• _WHAT THIS TASK INVOLVES_: From the entries below, return every line that includes the word "endpoints".

===== EXTRACTED MATERIAL

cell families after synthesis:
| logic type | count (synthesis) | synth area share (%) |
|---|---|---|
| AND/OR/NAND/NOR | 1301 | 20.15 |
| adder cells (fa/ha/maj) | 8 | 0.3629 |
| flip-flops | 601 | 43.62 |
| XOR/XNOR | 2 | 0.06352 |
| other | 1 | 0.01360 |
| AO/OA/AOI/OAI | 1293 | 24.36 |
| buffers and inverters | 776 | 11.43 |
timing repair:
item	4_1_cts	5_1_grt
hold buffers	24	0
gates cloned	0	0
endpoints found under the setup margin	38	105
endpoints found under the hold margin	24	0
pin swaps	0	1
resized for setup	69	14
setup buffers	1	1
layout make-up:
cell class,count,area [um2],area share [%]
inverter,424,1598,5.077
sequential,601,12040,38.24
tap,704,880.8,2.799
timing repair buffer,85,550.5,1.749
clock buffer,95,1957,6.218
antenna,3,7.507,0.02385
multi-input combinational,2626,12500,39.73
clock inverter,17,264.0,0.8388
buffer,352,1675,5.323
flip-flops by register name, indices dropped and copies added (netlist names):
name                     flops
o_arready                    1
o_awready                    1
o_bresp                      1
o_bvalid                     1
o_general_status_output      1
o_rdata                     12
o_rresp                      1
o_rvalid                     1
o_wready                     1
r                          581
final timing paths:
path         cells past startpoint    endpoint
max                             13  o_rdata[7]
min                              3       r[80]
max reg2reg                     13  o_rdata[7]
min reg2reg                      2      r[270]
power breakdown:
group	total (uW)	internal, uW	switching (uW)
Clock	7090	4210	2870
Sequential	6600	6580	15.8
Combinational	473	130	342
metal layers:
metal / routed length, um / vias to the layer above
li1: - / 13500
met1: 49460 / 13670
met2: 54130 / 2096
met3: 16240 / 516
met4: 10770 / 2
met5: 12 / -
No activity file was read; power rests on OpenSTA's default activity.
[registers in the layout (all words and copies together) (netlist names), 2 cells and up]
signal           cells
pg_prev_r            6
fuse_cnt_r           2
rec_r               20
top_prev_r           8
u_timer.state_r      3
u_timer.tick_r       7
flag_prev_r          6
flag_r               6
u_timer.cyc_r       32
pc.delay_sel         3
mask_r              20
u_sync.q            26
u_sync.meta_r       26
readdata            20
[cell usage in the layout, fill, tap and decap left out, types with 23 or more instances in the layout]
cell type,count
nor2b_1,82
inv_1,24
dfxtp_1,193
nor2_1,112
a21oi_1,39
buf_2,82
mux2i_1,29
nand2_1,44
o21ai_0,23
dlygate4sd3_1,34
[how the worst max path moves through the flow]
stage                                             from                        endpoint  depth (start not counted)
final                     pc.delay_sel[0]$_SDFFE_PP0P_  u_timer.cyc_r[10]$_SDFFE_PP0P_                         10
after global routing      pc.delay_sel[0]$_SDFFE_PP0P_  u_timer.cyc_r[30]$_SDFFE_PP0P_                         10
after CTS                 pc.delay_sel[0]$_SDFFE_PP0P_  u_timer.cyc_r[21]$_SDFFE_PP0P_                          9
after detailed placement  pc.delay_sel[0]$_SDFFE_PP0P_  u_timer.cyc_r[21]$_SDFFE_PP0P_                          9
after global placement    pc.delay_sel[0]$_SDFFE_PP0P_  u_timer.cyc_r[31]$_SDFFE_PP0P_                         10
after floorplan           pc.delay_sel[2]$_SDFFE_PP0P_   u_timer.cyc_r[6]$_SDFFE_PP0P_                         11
$ cat src/shared/e1tz_pkg.sv
// Shared constants and types for the timeslot zero framer
package e1tz_pkg;
	// ****************************************************************
	// Synchroniser lane positions for pins from outside the clock domain
	// ****************************************************************
	localparam int P_SCAN = 0;
	localparam int P_TCLK = 1;
	localparam int P_FRS = 2;
	localparam int P_D1N = 3;
	localparam int P_D1S = 4;
	localparam int P_RCLK = 5;
	localparam int P_RD = 6;
	localparam int P_RRST = 7;
	localparam int P_CRC = 8;
	localparam int P_F13 = 9;
	localparam int P_F15 = 10;
	localparam int PIN_N = 11;

	// ****************************************************************
	// Frame geometry
	// ****************************************************************
	localparam logic [3:0] BIT_FIRST = 4'h1;
	localparam logic [3:0] BIT_LAST = 4'h8;
	localparam logic [4:0] TS_ZERO = 5'h00;
	localparam logic [4:0] TS_ONE = 5'h01;
	localparam logic [4:0] TS_MID = 5'h10;
	localparam logic [4:0] TS_LAST = 5'h1F;
	localparam logic [6:0] FAS_WORD = 7'h1B;
	localparam logic [1:0] BAD_LIMIT = 2'h3;
	localparam int USER_W = 6;

	// ****************************************************************
	// Reset values
	// ****************************************************************
	localparam logic CCR_IDLE = 1'b1;
	localparam logic TS0_RST = 1'b1; // Counters restart inside TS0, so the marker starts high
	localparam logic CK8_RST = 1'b1;
	localparam logic SYNC_FR_RST = 1'b1;

	// Receiver alignment state
	typedef enum logic [1:0] {
		ST_OUT = 2'b01,
		ST_IN = 2'b10
	} e1tz_sync_t;
endpackage : e1tz_pkg

$ cat src/logic/e1tz_rx_alarm.sv
// Remote alarm persistence check for the timeslot zero receiver
`timescale 1ns/1ps
module e1tz_rx_alarm
	import e1tz_pkg::*;
(
	input wire logic i_clk_sys,
	input wire logic i_rst_n,
	input wire logic i_ce,
	input wire logic i_upd,
	input wire logic i_bit3,
	input wire logic i_in_sync,
	output logic o_rx_remote_alarm
);
	// ****************************************************************
	// State
	// ****************************************************************
	typedef struct packed {
		logic prev;
		logic rx_remote_alarm;
	} e1tz_rai_t;

	e1tz_rai_t r;
	e1tz_rai_t next_r;

	// Update once per non-sync frame boundary
	always_comb begin
		next_r = r;
		if (i_upd) begin
			if (!i_in_sync) begin
				next_r.rx_remote_alarm = 1'b0;
				next_r.prev = 1'b0;
			end else begin
				if (i_bit3 && r.prev) begin
					next_r.rx_remote_alarm = 1'b1;
				end else if (!i_bit3 && !r.prev) begin
					next_r.rx_remote_alarm = 1'b0;
				end
				next_r.prev = i_bit3;
			end
		end
	end

	// Register with synchronous reset
	always_ff @(posedge i_clk_sys) begin
		if (!i_rst_n) begin
			r <= '0;
		end else if (i_ce) begin
			r <= next_r;
		end
	end

	assign o_rx_remote_alarm = r.rx_remote_alarm;
endmodule : e1tz_rx_alarm

$ cat src/logic/e1tz_framer.sv
// Timeslot zero transmit and receive timing, international bits and alarms
//
// Operation
// - Non-sync frames send the non-sync international input in bit 1 of TS0.
// - Sync frames send the sync international input in bit 1 of TS0.
// - Sync frame marker toggles after bit 1 of TS1, high in sync TS0.
// - TS0 marker is high for the eight bit periods of TS0 only.
// - Scan select high enters scan mode; outside logic keeps it low normally.
// - Channel reset strobe is low one period in bit 1 TS1 of sync frames.
// - 8 kHz clock falls at bit 8 of TS0, rises at bit 8 TS16.
// - In sync, two consecutive high bit 3 values raise the remote alarm.
// - Remote alarm changes only at bit 1 TS1 of non-sync frames.
// - After losing sync the remote alarm is forced low until sync returns.
// - Bits count 1 to 8, timeslots 0 to 31, frames alternate.
// - Checksum mode lets frame 13 and 15 markers steer international bits.
// - User bits 3 to 8 of non-sync TS0 update half a period after TS0.
// - Three consecutive bad alignment words while in sync drop sync.
`timescale 1ns/1ps
module e1tz_framer
	import e1tz_pkg::*;
(
	input wire logic i_clk_sys,
	input wire logic i_rst_n,
	input wire logic i_ce,
	input wire logic i_scan_test_select,
	input wire logic i_tx_bit_clk,
	input wire logic i_tx_frame_sync_in,
	input wire logic i_tx_intl_bit_nonsync_in,
	input wire logic i_tx_intl_bit_sync_in,
	input wire logic i_rx_bit_clk,
	input wire logic i_rx_data,
	input wire logic i_rx_reset,
	input wire logic i_rx_crc_mode,
	input wire logic i_rx_frame13_marker,
	input wire logic i_rx_frame15_marker,
	input wire logic i_rx_align_found,
	output logic o_scan_mode,
	output logic o_tx_data,
	output logic o_tx_sync_frame_marker,
	output logic o_rx_ts0_marker,
	output logic o_rx_channel_reset_strobe_n,
	output logic o_rx_eight_khz_clock,
	output logic o_rx_intl_bit_nonsync,
	output logic o_rx_intl_bit_sync,
	output logic [USER_W-1:0] o_rx_user_bits,
	output logic o_rx_sync_word_error,
	output logic o_rx_in_sync,
	output logic o_rx_remote_alarm
);
	// ****************************************************************
	// State
	// ****************************************************************
	typedef struct packed {
		logic [PIN_N-1:0] s1;
		logic [PIN_N-1:0] s2;
		logic [PIN_N-1:0] s3;
		logic [3:0] tx_bit;
		logic [4:0] tx_ts;
		logic tx_active;
		logic tx_marker;
		logic tx_data;
		logic [3:0] rx_bit;
		logic [4:0] rx_ts;
		logic rx_sync_fr;
		logic [6:0] rx_shift;
		logic [7:0] rx_word;
		logic rx_f13;
		logic rx_f15;
		logic ts0;
		logic ccr_n;
		logic ck8;
		logic q1n;
		logic q1s;
		logic [USER_W-1:0] user;
		e1tz_sync_t st;
		logic [1:0] bad;
		logic er;
	} e1tz_state_t;

	e1tz_state_t r;
	e1tz_state_t next_r;
	logic [PIN_N-1:0] pins;
	logic fn;
	logic tclk_rise;
	logic frs_rise;
	logic rclk_rise;
	logic rclk_fall;
	logic rai_upd;

	// Pins gathered for the three-stage synchroniser
	assign pins = {i_rx_frame15_marker, i_rx_frame13_marker, i_rx_crc_mode, i_rx_reset,
		i_rx_data, i_rx_bit_clk, i_tx_intl_bit_sync_in, i_tx_intl_bit_nonsync_in,
		i_tx_frame_sync_in, i_tx_bit_clk, i_scan_test_select};

	// Edge events taken from the second and third stages only
	assign fn = ~r.s2[P_SCAN];
	assign tclk_rise = r.s2[P_TCLK] & ~r.s3[P_TCLK];
	assign frs_rise = r.s2[P_FRS] & ~r.s3[P_FRS];
	assign rclk_rise = r.s2[P_RCLK] & ~r.s3[P_RCLK];
	assign rclk_fall = ~r.s2[P_RCLK] & r.s3[P_RCLK];

	// ****************************************************************
	// Next state
	// ****************************************************************
	always_comb begin
		next_r = r;
		rai_upd = 1'b0;
		next_r.s1 = pins;
		next_r.s2 = r.s1;
		next_r.s3 = r.s2;
		if (fn) begin
			// Transmit: frame sync rise opens TS0 and presents bit 1
			if (frs_rise) begin
				next_r.tx_bit = BIT_FIRST;
				next_r.tx_ts = TS_ZERO;
				next_r.tx_active = 1'b1;
				if (r.tx_marker) begin
					next_r.tx_data = r.s2[P_D1S];
				end else begin
					next_r.tx_data = r.s2[P_D1N];
				end
			end else if (tclk_rise && r.tx_active) begin
				if (r.tx_ts == TS_ONE && r.tx_bit == BIT_FIRST) begin
					next_r.tx_marker = ~r.tx_marker;
				end
				next_r.tx_data = 1'b0;
				if (r.tx_bit == BIT_LAST) begin
					next_r.tx_bit = BIT_FIRST;
					next_r.tx_ts = r.tx_ts + TS_ONE;
				end else begin
					next_r.tx_bit = r.tx_bit + BIT_FIRST;
				end
			end

			// Receive: bit boundaries on the bit clock rise
			if (rclk_rise) begin
				if (r.rx_bit == BIT_LAST) begin
					next_r.rx_bit = BIT_FIRST;
					next_r.rx_ts = r.rx_ts + TS_ONE;
					if (r.rx_ts == TS_LAST) begin
						next_r.rx_sync_fr = ~r.rx_sync_fr;
					end
				end else begin
					next_r.rx_bit = r.rx_bit + BIT_FIRST;
				end
				next_r.ts0 = (next_r.rx_ts == TS_ZERO);
				next_r.ccr_n = !(next_r.rx_sync_fr && next_r.rx_ts == TS_ONE &&
					next_r.rx_bit == BIT_FIRST);
				if (next_r.rx_bit == BIT_LAST && next_r.rx_ts == TS_ZERO) begin
					next_r.ck8 = 1'b0;
				end else if (next_r.rx_bit == BIT_LAST && next_r.rx_ts == TS_MID) begin
					next_r.ck8 = 1'b1;
				end
				rai_upd = !next_r.rx_sync_fr && next_r.rx_ts == TS_ONE &&
					next_r.rx_bit == BIT_FIRST;
			end

			// Receive: data is latched on the bit clock fall
			if (rclk_fall) begin
				next_r.rx_shift = {r.rx_shift[5:0], r.s2[P_RD]};
				if (r.rx_ts == TS_ZERO && r.rx_bit == BIT_LAST) begin
					next_r.rx_word = {r.rx_shift, r.s2[P_RD]};
					next_r.rx_f13 = r.s2[P_F13];
					next_r.rx_f15 = r.s2[P_F15];
				end
				// Half a period after TS0: publish and check
				if (r.rx_ts == TS_ONE && r.rx_bit == BIT_FIRST) begin
					if (!r.rx_sync_fr) begin
						next_r.user = r.rx_word[USER_W-1:0];
						next_r.er = 1'b0;
						if (!r.s2[P_CRC]) begin
							next_r.q1n = r.rx_word[7];
						end else begin
							if (r.rx_f13) begin
								next_r.q1s = r.rx_word[7];
							end
							if (r.rx_f15) begin
								next_r.q1n = r.rx_word[7];
							end
						end
					end else begin
						if (!r.s2[P_CRC]) begin
							next_r.q1s = r.rx_word[7];
						end
						if (r.st == ST_IN) begin
							if (r.rx_word[6:0] != FAS_WORD) begin
								next_r.er = 1'b1;
								next_r.bad = r.bad + 2'h1;
								if (r.bad == BAD_LIMIT - 2'h1) begin
									next_r.st = ST_OUT;
									next_r.bad = 2'h0;
								end
							end else begin
								next_r.bad = 2'h0;
								next_r.er = 1'b0;
							end
						end
					end
				end
				// Receiver reset pin forces loss of alignment
				if (r.s2[P_RRST]) begin
					next_r.st = ST_OUT;
					next_r.bad = 2'h0;
				end
			end

			// Alignment found by the hunting logic
			if (i_rx_align_found && r.st == ST_OUT && !r.s2[P_RRST]) begin
				next_r.st = ST_IN;
				next_r.bad = 2'h0;
			end
		end
	end

	// Register with synchronous reset and clock enable
	always_ff @(posedge i_clk_sys) begin
		if (!i_rst_n) begin
			r <= '0;
			r.tx_bit <= BIT_FIRST;
			r.rx_bit <= BIT_FIRST;
			r.rx_sync_fr <= SYNC_FR_RST;
			r.ccr_n <= CCR_IDLE;
			r.ts0 <= TS0_RST;
			r.ck8 <= CK8_RST;
			r.st <= ST_OUT;
		end else if (i_ce) begin
			r <= next_r;
		end
	end

	// ****************************************************************
	// Remote alarm
	// ****************************************************************
	e1tz_rx_alarm u_alarm (
		.i_clk_sys(i_clk_sys),
		.i_rst_n(i_rst_n),
		.i_ce(i_ce),
		.i_upd(rai_upd),
		.i_bit3(r.rx_word[5]),
		.i_in_sync(r.st == ST_IN),
		.o_rx_remote_alarm(o_rx_remote_alarm)
	);

	// Outputs straight from state
	assign o_scan_mode = r.s2[P_SCAN];
	assign o_tx_data = r.tx_data;
	assign o_tx_sync_frame_marker = r.tx_marker;
	assign o_rx_ts0_marker = r.ts0;
	assign o_rx_channel_reset_strobe_n = r.ccr_n;
	assign o_rx_eight_khz_clock = r.ck8;
	assign o_rx_intl_bit_nonsync = r.q1n;
	assign o_rx_intl_bit_sync = r.q1s;
	assign o_rx_user_bits = r.user;
	assign o_rx_sync_word_error = r.er;
	assign o_rx_in_sync = (r.st == ST_IN);
endmodule : e1tz_framer

$ cat config.mk
export PLATFORM = sky130hd
export DESIGN_NAME = e1tz_framer
export DESIGN_NICKNAME = d
export VERILOG_FILES = /design/src/shared/e1tz_pkg.sv /design/src/logic/e1tz_rx_alarm.sv /design/src/logic/e1tz_framer.sv
export SDC_FILE = /design/constraint.sdc
export NUM_CORES = 1
export LEC_CHECK = 0
export BUFFER_PORTS_ARGS = -buffer_cell sky130_fd_sc_hd__buf_4
export CORE_ASPECT_RATIO = 1.2
export CORE_MARGIN = 2
export CORE_UTILIZATION = 55
export DETAILED_ROUTE_END_ITERATION = 10
export PLACE_DENSITY = 0.74
export SETUP_SLACK_MARGIN = 0.02
export SLEW_MARGIN = 20
export SYNTH_ARGS = -nofsm -noshare
export SYNTH_HDL_FRONTEND = slang
export SYNTH_SLANG_ARGS = --single-unit
$ cat constraint.sdc
create_clock -name i_clk_sys -period 3.1 [get_ports i_clk_sys]
set_input_delay 0 -clock i_clk_sys [delete_from_list [all_inputs] [get_ports i_clk_sys]]
set_output_delay 0 -clock i_clk_sys [all_outputs]
set_load 0.02 [all_outputs]
# == After elaboration in Yosys (flattened, before gate mapping) ==
# Index checks and enable logic that the tools add are counted.
# word_totals
register_bits,85
output_inout_bits,17
wordCells,150
# op_classes
addsub,5
eq_ne,19
n_mux,40
bitwise,12
reduce_logical,48
# op_table
cell,count
2-to-1 mux 4 bit,11
2-to-1 mux 5 bit,4
2-to-1 mux 6 bit,3
2-to-1 mux 9 bit,2
2-to-1 mux 1 bit,17
equality test 5 x 1 -> 1 bit (second input constant),3
AND reduction 3 bit,5
AND reduction 5 bit,3
logical AND 1 bit,14
equality test 4 x 1 -> 1 bit (second input constant),3
equality test 4 bit (second input constant),3
AND reduction 4 bit,3
AND reduction 6 bit,2
nonzero test 2 bit,6
nonzero test 3 bit,4
adder 5 x 1 -> 5 bit (second input constant),2
equality test 5 bit (second input constant),2
zero test 5 bit,2
adder 4 x 1 -> 4 bit (second input constant),2
NOT 1 bit,8
AND reduction 8 bit,1
!= test 7 x 5 -> 1 bit (second input constant),1
AND reduction 7 bit,1
zero test 1 bit,5
other kinds (11),17

# == Longest topological paths before layout ==
# logic_depth
ltp_word,12
mapped_depth,9

# == Cells and area by module ==
# From an unflattened synthesis, not the netlist that was laid out.
# unflattened
hier_cells,424
hier_area_um2,3743.6
# modules_own_cells
module,instances,cells_per_inst,area_per_inst_um2
e1tz_framer,1,413,3649.8
e1tz_rx_alarm,1,11,93.8

# == Worst setup path after synthesis ==
# Ideal clock, no wire load.
# synth_timing
kind,register to register
from,register r[35] (netlist name)
to,register u_alarm.r[1] (netlist name)
setup_ns,0.070
arrival_ns,2.334
required_time_ns,3.030
setup_slack_ns,0.696
stages_incl_launch_ff,9
n_path_buf,0
synth_period_minus_slack_ns,2.404
path_cell_list,dfxtp_1 > ha_1 > and3_1 > ha_1 > or3b_2 > nor2_1 > o221ai_1 > or4_1 > a21oi_1
# synth_via
elab_chain_len,11
# synth_lines
element,line,source
"start, declared",e1tz_framer.sv:80,e1tz_state_t r;
"start signal, assigned",e1tz_framer.sv:227,r <= next_r;
branches (longest 2 deep; another with adder 5 x 1 -> 5 bit),n/a,
2-to-1 mux 6 bit (*),e1tz_framer.sv:137,if (r.rx_bit == BIT_LAST) begin
2-to-1 mux 6 bit (*),e1tz_framer.sv:136,if (rclk_rise) begin
2-to-1 mux 6 bit (*),e1tz_framer.sv:111,if (fn) begin
branches (longest 1 deep; another with equality test 5 x 1 -> 1 bit),n/a,
logical AND 1 bit (*) (2 in series),e1tz_framer.sv:154,rai_upd = !next_r.rx_sync_fr && next_r.rx_ts == TS_ONE &&
2-to-1 mux 1 bit (*),e1tz_framer.sv:136,
2-to-1 mux 1 bit (*),e1tz_framer.sv:111,
AND reduction 2 bit (no source line) (*),n/a,
"end signal, assigned",e1tz_rx_alarm.sv:48,r <= next_r;
"end, declared",e1tz_rx_alarm.sv:22,e1tz_rai_t r;
# Every way passes the cells marked *. The select of a mux whose other input is x is not followed.
# A chain may end at the register's enable or synchronous reset.

# == Worst setup path after layout ==
# Same ends and word-level chain as after synthesis.

==> results.toml <==
[timing]
setup_tns_ns = 0
rsz0062_at_grt = "false"
tightest_slew_ns = 0.884
slew_headroom_pct = 41.1
finalHoldViolations = 0
fmax_ghz = 0.383
finalCritPeriodShare_pct = 84.3
clock_skew_ns = 0.0124
finalCriticalPeriod_ns = 2.61
fin_ws_ns = 0.487
setup_viol = 0
maxSlewViolCount = 0

[route]
wire_per_inst_um = 14.0
dr.pass1.iters = 4
drt_iter0_drc = 194
top_layer = "met4"
wl_met1_um = 3520
vias_per_cell = 5.38
met3_length_um = 210
drt.antenna.violating_nets = 0
drc_errors = 0
met2_length_um = 3680
drt_wl_total_um = 7520
via_count = 2881

[yosys]
synth_area_sq_mm = 0.00380
syn-num-nets = 448
ys_top_cells_by_area = "dfxtp_1 43%, mux2i_1 14%, nor2_1 8.2%"
synth_seq_area_share_pct = 43.2
synth_area_leader_cell = "dfxtp_1"
synthCells = 419
synth.avg_cell_area_sq_um = 9.07
synthDistinctLibCells = 56
synthArstFlopShare_pct = 0
synth-seq-cells = 82
ys.warnings.count = 0
dominantRegCellSynth = "dfxtp_1"
netlist.area_leader.share_pct = 43.2
synth_edf_count = 0

[worst_hold_path]
hold_class = "primary input to flip-flop"
whs_endpoint = "next_r[76]$_SDFFE_PN0P_"
min_path_cells = 3
hp-start = "i_ce"

[clock_tree]
clock_latency_ns = 0.35
htreeDepth = 3
cts_hold_buf = 12
postCtsSetupRepairBufs = 0
clkSlewWorstSetupHoldPaths_ns = 0.10
numCtsBuffers = 9
cts_sinks = 82
cts_root_buf = "clkbuf_8"
clockBufferDepth = 2
cts_resized = 0
cts_tree = "built"

[worst_setup_path]
path_class = "flip-flop to flip-flop"
crit_path_start = "r[35]$_SDFFE_PN0P_"
rrSetupSlack_ns = 0.49
reg2reg_depth = 8
critPathArrivalTime_ns = 2.87
r2r_start = "r[35]$_SDFFE_PN0P_"
worst-path-max-fanout = 5
start_kind = "flip-flop"
timing.rr.end = "u_alarm.r[1]$_SDFFE_PN0P_"
required_ns = 3.36
cp-end-kind = "flip-flop"

[floorplanning]
coreArea_sq_mm = 0.00677
rows = 33
initial_utilization_pct = 56.1
io_pins = 32
die_area_sq_mm = 0.00759
die_y_um = 95.1
fp.dieW_um = 79.9

[layout]
fin_cells = 536
final_cell_mix = "83 x nor2_1, 82 x dfxtp_1, 52 x mux2i_1, 33 x buf_4, 20 x nand2_1"
mostFrequentLayoutCell = "nor2_1"
syn2layout_area_growth_pct = 13.3
insertedDiodeCount = 0
nets = 473
post_route_cells_drive_above_1_share_pct = 14.3

[global_routing]
grt_pass1_vias = 2637
grt_overflow = 0
grt_pass1_wl_um = 12500
grt_antenna_before_repair = 0
grt_usage_pct = 21.0
grt_start_max_net_pins = 68

[flow_run]
max_cap_viol_count = 0

[placed_design]
place_ws_ns = 0.520
port-buffer-count = 31
place_congestion = 0.864
dpl.hpwl_um = 5040
place_inst = 508

[power]
power.density_mw_per_mm2 = 449
p_leak_nw = 1.69
vdd_ir_drop_max_uv = 426

[outcome]
status = "complete, no violations"
[per-stage QoR]
step                      hold WS (ns)  power (mW)  cell area (sq um)  util, %
final                            0.162        1.93               4300     63.6
after global routing             0.166        2.01               4300     63.6
after CTS                        0.155        1.94               4300     63.5
after detailed placement         0.244        1.21               4000     59.1
after global placement           0.235        1.21               4000     59.1
after floorplan                  0.147        1.18               3800        -
[cells in the mapped netlist (4+ instances only)]
master	count
xor2_1	4
nor2_1	83
buf_2	4
o21ai_0	7
mux2i_1	52
ha_1	14
nand2b_1	8
inv_1	14
or4_1	4
a21oi_1	15
nor3_1	9
nand3_1	10
buf_4	7
dfxtp_1	82
clkbuf_1	14
nand3b_1	6
nand4_1	4
nand2_1	20
xnor2_1	8
[logic make-up (layout without fill, tap and decap cells)]
| logic type | Yosys count | after routing | synth area share, % |
|---|---|---|---|
| simple gates | 168 | 168 | 21.8 |
| flops | 82 | 82 | 43.2 |
| mux | 52 | 52 | 13.7 |
| compound gates | 46 | 46 | 8.23 |
| buf+inv | 45 | 75 | 5.70 |
| fa+ha+maj | 14 | 14 | 4.61 |
| xor+xnor | 12 | 12 | 2.77 |
[critical path: stages (launching register included)]
cell and delay [ns]:
dfxtp_1 0.36, ha_1 0.22, and3_1 0.19, ha_1 0.31
or3b_2 0.47, nor2_1 0.14, o221ai_1 0.19, or4_1 0.50
a21oi_1 0.14
[power breakdown]
group          internal, mW  total (mW)  leakage (nW)  switching (mW)
Clock                 0.305       0.736        0.0848           0.431
Sequential             1.07        1.08         0.664          0.0136
Combinational        0.0541       0.112         0.939          0.0576
[routing by layer]
metal | global-route usage (%) | up-vias
met4 | 10.5 | 0
met3 | 3.69 | 8
met1 | 27.0 | 1357
met5 | 0 | -
li1 | - | 1481
met2 | 34.0 | 35
[state kept, by name, indices dropped and copies added (netlist names)]
signal	flops
o_rx_eight_khz_clock	1
next_r	21
o_rx_ts0_marker	1
u_alarm.r	1
o_rx_intl_bit_nonsync	1
r	44
o_tx_sync_frame_marker	1
o_scan_mode	1
o_tx_data	1
o_rx_user_bits	6
o_rx_intl_bit_sync	1
o_rx_channel_reset_strobe_n	1
u_alarm.o_rx_remote_alarm	1
o_rx_sync_word_error	1
[how the worst max path moves through the flow]
| stage | endpoint | slack (ns) | cells past startpoint |
|---|---|---|---|
| CTS | u_alarm.r[1]$_SDFFE_PN0P_ | 0.50 | 8 |
| global placement | u_alarm.r[1]$_SDFFE_PN0P_ | 0.57 | 8 |
| global route | u_alarm.r[1]$_SDFFE_PN0P_ | 0.26 | 8 |
| floorplan | u_alarm.r[1]$_SDFFE_PN0P_ | 0.70 | 8 |
| finish | u_alarm.r[1]$_SDFFE_PN0P_ | 0.49 | 8 |
| detailed placement | u_alarm.r[1]$_SDFFE_PN0P_ | 0.52 | 8 |
[cell type report]
| type | count | area (sq um) |
|---|---|---|
| Clock buffer | 9 | 124 |
| Clock inverter | 7 | 60.1 |
| Fill cell | 565 | 2470 |
| Inverter | 14 | 53.8 |
| Multi-Input combinational cell | 292 | 1950 |
| Sequential cell | 82 | 1640 |
| Tap cell | 87 | 109 |
| Timing Repair Buffer | 45 | 368 |
No activity file was read; power rests on OpenSTA's default activity.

==========

• _OUTPUT_:
endpoints found under the setup margin	38	105
endpoints found under the hold margin	24	0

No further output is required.